Exercise requirements: Your response should be every line from the entries that includes the string "flip".
(Supplied information begins)
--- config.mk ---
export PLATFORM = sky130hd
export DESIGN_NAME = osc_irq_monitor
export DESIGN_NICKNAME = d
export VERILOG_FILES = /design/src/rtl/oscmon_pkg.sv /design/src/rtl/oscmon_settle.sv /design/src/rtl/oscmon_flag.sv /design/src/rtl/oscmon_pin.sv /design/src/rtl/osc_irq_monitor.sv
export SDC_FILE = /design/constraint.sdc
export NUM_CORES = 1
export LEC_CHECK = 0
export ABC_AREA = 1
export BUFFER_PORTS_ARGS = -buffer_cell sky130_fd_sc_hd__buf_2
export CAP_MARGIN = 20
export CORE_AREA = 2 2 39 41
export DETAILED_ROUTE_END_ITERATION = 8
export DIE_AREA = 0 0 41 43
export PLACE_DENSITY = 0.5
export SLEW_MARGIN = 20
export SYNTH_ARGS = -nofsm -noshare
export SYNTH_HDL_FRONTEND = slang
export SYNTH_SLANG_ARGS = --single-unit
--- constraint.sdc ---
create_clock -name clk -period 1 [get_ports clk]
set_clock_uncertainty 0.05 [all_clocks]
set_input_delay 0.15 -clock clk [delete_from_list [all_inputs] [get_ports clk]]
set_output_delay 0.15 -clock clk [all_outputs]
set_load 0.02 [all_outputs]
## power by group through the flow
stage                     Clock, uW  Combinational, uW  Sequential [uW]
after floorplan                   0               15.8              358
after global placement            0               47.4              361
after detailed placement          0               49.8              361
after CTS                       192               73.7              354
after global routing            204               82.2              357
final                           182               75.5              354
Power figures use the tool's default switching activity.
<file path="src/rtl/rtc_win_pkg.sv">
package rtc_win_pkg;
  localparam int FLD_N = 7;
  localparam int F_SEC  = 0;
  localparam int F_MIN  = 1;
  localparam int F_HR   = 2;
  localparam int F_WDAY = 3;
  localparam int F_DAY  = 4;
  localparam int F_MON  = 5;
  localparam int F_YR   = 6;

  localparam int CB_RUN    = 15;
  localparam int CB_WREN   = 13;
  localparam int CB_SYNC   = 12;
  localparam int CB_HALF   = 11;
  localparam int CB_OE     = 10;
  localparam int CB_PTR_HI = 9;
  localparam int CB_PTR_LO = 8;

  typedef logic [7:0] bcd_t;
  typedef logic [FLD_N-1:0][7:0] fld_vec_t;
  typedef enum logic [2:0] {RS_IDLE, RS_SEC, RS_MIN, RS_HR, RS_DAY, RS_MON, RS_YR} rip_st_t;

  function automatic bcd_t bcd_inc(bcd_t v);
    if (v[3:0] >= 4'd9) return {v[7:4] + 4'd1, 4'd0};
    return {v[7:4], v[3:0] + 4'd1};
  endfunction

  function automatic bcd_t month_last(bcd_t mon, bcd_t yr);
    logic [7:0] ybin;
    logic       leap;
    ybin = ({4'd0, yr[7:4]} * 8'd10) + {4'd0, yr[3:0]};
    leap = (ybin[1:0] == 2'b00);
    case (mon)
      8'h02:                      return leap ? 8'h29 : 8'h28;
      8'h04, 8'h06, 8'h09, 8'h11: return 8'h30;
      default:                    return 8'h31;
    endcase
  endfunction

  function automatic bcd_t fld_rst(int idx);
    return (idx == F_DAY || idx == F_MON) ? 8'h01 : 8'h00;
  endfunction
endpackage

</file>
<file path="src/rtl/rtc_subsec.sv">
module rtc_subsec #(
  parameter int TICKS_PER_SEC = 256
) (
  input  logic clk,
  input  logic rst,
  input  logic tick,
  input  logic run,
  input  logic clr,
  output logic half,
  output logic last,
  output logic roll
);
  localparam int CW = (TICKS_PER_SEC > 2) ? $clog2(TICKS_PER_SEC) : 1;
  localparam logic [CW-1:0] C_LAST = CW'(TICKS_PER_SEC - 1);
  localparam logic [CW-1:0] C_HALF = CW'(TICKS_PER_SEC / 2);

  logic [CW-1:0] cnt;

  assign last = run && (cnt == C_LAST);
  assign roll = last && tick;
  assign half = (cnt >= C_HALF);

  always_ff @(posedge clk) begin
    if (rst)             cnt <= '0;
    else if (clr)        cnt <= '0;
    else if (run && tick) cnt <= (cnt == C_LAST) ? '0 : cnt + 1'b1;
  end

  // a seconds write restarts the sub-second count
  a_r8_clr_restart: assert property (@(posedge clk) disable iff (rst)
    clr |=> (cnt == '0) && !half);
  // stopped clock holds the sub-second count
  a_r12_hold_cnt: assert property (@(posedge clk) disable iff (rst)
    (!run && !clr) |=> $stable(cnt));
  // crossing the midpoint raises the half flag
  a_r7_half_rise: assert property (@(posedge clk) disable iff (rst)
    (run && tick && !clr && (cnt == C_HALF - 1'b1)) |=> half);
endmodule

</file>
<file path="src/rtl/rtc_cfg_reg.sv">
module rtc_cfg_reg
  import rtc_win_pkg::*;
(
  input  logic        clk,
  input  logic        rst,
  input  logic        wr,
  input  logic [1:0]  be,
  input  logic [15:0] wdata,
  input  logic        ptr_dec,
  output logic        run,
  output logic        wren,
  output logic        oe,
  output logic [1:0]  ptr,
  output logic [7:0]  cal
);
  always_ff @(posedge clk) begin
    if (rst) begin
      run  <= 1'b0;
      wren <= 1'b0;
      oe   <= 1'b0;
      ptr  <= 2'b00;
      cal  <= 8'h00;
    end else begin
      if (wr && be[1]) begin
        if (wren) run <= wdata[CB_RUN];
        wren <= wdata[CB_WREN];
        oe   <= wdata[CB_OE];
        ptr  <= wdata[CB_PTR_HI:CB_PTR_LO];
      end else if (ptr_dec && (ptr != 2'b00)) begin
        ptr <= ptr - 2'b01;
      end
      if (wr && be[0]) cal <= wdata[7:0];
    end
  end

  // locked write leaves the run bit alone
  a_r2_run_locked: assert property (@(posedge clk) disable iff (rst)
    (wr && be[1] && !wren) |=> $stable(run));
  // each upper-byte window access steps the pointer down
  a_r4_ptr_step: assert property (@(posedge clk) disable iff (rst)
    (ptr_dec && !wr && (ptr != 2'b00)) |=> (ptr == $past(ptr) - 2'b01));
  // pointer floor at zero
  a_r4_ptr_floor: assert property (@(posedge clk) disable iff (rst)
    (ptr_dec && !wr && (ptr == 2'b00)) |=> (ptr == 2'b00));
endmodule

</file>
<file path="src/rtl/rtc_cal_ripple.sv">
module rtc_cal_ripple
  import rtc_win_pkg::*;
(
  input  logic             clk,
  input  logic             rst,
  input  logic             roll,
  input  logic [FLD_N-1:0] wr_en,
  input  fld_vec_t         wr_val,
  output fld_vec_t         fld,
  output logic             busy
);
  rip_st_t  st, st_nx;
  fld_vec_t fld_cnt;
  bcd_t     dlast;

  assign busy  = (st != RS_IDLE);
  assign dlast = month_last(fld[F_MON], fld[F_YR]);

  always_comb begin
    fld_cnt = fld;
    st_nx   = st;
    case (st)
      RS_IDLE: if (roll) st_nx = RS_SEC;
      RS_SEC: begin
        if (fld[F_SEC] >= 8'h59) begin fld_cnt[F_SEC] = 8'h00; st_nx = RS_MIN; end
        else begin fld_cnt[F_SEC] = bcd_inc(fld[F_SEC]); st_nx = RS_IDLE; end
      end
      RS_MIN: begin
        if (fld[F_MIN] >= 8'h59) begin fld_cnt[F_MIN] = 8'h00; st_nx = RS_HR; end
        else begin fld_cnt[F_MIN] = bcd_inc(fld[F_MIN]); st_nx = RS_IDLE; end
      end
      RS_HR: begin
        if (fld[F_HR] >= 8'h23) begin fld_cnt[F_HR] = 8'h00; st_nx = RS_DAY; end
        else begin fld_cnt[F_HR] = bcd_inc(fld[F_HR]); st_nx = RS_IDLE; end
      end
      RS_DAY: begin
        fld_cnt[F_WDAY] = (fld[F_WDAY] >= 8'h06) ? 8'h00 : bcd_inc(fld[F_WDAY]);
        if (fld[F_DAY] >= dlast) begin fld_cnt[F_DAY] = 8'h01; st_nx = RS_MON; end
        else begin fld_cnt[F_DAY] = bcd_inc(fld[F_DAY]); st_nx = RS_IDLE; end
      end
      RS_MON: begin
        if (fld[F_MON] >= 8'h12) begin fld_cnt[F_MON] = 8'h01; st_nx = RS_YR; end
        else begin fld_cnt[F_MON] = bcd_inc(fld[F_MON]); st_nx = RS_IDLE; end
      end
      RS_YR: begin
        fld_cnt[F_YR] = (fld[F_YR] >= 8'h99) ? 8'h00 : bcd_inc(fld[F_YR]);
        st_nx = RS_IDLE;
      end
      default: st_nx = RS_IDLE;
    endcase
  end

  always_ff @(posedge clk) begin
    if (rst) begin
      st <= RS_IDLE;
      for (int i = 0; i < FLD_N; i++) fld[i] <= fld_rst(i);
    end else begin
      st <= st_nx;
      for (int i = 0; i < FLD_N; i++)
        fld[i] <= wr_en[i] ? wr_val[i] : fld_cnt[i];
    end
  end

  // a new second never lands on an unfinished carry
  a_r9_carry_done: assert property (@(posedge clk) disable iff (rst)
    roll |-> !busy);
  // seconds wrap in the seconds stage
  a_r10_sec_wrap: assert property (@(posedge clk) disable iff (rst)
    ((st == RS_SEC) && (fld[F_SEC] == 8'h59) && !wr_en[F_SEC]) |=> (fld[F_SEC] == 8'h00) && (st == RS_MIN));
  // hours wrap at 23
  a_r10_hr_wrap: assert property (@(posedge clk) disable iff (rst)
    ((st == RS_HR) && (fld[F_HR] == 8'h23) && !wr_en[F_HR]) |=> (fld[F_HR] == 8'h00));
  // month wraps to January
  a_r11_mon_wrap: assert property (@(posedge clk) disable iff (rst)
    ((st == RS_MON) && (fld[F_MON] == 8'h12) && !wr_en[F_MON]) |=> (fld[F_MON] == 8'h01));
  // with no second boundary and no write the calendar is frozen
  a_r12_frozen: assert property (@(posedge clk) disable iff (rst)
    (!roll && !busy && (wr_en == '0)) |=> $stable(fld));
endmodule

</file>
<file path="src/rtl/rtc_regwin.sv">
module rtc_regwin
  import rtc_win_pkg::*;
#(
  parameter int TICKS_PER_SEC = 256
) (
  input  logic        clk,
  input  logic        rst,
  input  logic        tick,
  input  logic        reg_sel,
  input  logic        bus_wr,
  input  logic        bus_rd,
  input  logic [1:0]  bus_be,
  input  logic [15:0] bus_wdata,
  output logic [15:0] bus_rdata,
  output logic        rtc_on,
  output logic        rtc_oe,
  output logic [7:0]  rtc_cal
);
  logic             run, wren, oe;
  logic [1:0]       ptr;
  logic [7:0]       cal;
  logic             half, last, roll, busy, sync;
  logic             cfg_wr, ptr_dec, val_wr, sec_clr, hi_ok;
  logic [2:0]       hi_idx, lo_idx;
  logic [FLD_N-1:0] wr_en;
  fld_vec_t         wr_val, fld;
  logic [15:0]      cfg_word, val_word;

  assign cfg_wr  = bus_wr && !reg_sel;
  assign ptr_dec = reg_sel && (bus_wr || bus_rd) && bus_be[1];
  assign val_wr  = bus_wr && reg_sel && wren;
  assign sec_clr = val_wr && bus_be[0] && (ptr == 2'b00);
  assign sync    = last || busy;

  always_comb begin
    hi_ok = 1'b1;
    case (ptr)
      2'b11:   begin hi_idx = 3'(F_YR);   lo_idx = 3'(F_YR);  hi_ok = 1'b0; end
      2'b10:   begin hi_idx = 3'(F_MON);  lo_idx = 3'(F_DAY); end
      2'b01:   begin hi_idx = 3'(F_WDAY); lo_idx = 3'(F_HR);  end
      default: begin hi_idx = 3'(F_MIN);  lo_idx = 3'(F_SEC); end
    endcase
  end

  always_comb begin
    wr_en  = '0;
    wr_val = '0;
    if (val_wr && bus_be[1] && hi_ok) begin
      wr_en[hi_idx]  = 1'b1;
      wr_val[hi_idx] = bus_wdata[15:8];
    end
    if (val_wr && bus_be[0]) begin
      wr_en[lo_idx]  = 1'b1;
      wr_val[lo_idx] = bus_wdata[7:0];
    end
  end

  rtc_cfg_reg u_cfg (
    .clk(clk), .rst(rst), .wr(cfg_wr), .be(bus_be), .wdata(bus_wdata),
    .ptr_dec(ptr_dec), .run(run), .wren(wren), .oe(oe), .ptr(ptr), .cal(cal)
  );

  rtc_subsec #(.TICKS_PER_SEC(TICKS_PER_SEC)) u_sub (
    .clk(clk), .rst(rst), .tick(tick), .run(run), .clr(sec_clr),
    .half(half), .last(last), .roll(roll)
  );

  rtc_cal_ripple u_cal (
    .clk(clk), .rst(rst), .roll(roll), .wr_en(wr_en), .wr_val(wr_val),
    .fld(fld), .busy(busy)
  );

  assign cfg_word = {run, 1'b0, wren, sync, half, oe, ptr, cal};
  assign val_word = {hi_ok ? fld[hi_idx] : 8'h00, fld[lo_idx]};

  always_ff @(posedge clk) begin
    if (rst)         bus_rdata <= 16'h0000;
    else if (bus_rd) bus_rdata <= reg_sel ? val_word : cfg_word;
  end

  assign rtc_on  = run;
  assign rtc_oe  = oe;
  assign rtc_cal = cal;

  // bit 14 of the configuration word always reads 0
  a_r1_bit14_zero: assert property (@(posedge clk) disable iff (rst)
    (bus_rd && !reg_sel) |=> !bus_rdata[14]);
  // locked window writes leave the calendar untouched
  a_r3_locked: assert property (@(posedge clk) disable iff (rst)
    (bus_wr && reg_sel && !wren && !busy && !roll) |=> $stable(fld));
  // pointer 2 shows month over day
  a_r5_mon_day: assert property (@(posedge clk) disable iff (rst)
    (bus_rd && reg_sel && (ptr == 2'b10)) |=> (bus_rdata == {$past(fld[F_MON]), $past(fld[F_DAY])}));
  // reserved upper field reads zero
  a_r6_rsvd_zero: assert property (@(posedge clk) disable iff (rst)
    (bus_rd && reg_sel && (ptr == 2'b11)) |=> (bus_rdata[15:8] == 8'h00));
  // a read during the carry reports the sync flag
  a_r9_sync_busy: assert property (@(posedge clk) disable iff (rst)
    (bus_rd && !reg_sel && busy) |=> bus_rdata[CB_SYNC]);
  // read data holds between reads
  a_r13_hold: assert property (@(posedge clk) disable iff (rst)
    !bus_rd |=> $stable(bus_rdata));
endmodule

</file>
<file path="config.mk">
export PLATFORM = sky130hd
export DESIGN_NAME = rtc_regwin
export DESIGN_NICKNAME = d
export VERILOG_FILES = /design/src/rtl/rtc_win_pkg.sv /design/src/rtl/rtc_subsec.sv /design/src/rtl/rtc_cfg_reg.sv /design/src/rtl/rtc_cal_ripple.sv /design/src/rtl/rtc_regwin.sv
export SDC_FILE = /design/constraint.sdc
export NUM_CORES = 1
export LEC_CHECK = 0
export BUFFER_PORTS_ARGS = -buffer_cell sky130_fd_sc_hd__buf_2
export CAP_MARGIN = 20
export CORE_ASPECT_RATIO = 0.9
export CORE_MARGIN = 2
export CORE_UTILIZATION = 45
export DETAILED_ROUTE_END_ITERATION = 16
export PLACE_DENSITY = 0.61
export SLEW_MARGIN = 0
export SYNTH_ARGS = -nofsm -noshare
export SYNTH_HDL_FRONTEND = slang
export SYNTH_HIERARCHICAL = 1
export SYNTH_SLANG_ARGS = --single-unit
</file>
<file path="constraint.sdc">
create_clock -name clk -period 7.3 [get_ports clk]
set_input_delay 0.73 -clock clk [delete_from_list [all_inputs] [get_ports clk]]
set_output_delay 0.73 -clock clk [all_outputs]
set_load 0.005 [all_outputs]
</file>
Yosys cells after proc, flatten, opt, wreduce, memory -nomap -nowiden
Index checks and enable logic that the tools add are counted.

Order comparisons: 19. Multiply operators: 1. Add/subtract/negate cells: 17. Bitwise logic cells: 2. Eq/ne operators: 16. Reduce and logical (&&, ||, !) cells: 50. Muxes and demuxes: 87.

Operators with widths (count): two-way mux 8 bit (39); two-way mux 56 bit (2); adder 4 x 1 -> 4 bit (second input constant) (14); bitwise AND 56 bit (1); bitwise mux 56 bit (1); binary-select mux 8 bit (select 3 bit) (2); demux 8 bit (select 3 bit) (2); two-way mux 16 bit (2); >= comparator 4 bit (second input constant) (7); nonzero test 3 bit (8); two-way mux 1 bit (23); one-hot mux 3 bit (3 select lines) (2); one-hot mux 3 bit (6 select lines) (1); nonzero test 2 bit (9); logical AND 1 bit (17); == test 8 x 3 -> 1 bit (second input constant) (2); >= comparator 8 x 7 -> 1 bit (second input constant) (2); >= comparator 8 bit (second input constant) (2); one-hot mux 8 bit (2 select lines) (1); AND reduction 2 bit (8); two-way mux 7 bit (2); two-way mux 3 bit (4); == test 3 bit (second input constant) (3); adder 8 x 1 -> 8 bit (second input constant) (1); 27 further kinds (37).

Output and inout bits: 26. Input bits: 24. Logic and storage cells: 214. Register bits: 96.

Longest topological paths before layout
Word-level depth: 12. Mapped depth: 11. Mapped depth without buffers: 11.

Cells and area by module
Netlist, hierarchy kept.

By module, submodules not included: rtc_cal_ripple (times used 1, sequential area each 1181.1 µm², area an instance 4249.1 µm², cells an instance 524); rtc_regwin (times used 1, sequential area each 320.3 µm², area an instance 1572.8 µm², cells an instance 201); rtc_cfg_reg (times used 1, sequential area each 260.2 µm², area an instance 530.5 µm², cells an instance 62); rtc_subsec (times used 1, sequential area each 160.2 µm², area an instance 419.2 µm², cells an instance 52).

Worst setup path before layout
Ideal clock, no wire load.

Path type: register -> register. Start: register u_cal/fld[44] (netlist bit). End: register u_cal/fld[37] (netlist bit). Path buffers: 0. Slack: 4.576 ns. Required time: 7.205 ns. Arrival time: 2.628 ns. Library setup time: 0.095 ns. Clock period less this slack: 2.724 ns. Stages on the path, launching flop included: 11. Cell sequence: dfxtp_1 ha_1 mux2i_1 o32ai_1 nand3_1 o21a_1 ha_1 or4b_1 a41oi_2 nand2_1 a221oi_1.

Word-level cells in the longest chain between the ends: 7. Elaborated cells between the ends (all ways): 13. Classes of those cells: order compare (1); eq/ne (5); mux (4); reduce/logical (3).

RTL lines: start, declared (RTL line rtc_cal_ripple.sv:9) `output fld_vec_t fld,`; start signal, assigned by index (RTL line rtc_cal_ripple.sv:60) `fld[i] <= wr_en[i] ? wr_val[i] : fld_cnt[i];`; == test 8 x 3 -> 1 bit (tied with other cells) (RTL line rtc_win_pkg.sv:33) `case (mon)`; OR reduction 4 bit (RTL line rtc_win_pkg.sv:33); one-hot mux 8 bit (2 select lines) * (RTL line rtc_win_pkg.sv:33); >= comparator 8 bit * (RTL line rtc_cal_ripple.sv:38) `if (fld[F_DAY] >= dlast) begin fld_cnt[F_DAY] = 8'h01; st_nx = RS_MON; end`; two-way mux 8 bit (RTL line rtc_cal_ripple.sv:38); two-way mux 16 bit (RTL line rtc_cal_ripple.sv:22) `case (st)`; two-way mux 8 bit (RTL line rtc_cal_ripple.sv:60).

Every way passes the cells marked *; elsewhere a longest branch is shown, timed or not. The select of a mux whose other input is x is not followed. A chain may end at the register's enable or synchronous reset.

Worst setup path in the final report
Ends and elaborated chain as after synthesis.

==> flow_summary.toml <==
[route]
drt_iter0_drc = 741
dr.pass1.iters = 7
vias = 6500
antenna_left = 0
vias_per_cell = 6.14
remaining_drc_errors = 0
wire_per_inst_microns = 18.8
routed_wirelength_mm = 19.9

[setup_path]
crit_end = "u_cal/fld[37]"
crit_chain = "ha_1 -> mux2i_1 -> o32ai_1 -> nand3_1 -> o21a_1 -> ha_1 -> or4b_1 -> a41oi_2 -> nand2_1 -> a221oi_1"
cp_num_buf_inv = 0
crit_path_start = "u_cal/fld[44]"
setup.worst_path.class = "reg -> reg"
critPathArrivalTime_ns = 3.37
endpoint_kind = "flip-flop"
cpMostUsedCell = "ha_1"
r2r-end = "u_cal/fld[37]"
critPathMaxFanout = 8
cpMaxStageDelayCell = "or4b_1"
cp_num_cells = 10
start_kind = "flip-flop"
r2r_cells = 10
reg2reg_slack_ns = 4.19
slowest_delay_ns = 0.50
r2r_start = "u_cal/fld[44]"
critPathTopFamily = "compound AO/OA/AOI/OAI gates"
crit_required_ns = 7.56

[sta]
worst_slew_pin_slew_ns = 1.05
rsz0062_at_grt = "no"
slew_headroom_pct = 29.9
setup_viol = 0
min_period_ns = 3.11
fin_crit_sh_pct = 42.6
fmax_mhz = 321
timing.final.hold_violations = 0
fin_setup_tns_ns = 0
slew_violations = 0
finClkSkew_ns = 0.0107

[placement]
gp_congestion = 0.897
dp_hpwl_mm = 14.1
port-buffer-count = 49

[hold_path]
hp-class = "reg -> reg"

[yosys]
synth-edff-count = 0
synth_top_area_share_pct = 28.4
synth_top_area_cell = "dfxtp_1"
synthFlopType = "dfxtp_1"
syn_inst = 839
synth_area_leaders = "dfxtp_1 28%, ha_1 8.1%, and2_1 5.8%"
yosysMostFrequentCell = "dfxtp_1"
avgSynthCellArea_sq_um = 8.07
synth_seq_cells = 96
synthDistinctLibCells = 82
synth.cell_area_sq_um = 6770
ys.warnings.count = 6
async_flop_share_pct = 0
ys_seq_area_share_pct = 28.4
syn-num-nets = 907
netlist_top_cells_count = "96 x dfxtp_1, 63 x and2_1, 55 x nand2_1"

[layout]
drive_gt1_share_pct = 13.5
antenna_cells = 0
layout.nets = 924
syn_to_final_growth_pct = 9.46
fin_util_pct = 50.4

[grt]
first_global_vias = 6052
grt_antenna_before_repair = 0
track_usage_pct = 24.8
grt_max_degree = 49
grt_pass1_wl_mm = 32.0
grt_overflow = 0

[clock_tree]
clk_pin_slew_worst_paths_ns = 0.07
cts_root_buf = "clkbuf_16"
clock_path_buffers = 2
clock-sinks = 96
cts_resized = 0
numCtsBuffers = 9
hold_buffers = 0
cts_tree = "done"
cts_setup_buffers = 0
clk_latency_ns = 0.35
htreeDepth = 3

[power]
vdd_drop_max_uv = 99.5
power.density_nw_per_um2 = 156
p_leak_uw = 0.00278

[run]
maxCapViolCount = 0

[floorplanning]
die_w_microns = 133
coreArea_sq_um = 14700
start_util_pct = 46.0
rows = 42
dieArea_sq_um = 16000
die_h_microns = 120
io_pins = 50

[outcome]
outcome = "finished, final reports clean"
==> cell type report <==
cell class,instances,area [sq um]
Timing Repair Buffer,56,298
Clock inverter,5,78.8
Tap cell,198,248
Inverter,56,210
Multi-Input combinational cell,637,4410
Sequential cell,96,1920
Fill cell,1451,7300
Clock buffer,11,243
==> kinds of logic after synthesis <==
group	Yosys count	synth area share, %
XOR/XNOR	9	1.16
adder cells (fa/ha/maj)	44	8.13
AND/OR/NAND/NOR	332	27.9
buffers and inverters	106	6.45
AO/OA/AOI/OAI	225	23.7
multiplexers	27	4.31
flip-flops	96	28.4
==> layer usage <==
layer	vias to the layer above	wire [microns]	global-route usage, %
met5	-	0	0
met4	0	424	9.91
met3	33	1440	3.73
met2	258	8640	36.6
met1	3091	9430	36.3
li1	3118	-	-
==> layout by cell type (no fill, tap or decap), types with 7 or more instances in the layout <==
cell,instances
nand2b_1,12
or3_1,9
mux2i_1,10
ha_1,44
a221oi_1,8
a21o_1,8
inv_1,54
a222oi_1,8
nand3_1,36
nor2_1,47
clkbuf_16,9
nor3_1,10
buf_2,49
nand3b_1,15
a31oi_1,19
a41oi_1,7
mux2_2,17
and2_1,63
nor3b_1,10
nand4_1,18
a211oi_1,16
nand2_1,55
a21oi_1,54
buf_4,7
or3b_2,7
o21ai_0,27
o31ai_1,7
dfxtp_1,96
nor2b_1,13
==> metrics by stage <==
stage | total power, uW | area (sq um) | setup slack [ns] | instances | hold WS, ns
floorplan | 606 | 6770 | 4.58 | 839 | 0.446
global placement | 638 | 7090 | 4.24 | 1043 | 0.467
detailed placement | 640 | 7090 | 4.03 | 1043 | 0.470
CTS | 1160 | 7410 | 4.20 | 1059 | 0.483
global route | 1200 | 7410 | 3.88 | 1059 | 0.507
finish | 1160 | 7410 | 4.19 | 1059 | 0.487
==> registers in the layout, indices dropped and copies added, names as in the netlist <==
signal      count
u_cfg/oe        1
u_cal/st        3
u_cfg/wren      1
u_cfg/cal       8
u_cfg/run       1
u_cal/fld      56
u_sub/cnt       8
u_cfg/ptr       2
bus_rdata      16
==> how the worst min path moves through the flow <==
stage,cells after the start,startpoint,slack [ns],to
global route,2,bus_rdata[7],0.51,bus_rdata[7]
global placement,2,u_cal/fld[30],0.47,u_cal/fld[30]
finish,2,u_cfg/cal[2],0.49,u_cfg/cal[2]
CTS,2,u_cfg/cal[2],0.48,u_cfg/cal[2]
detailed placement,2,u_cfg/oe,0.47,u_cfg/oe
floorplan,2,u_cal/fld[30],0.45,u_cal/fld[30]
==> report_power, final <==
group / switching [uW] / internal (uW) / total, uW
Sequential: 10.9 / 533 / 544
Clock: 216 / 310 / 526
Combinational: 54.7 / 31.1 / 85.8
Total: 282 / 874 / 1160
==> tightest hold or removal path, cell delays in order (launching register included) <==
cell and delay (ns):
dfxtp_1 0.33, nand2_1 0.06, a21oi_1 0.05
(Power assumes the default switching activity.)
(Supplied information ends)
Reply:
endpoint_kind = "flip-flop"
start_kind = "flip-flop"
flip-flops	96	28.4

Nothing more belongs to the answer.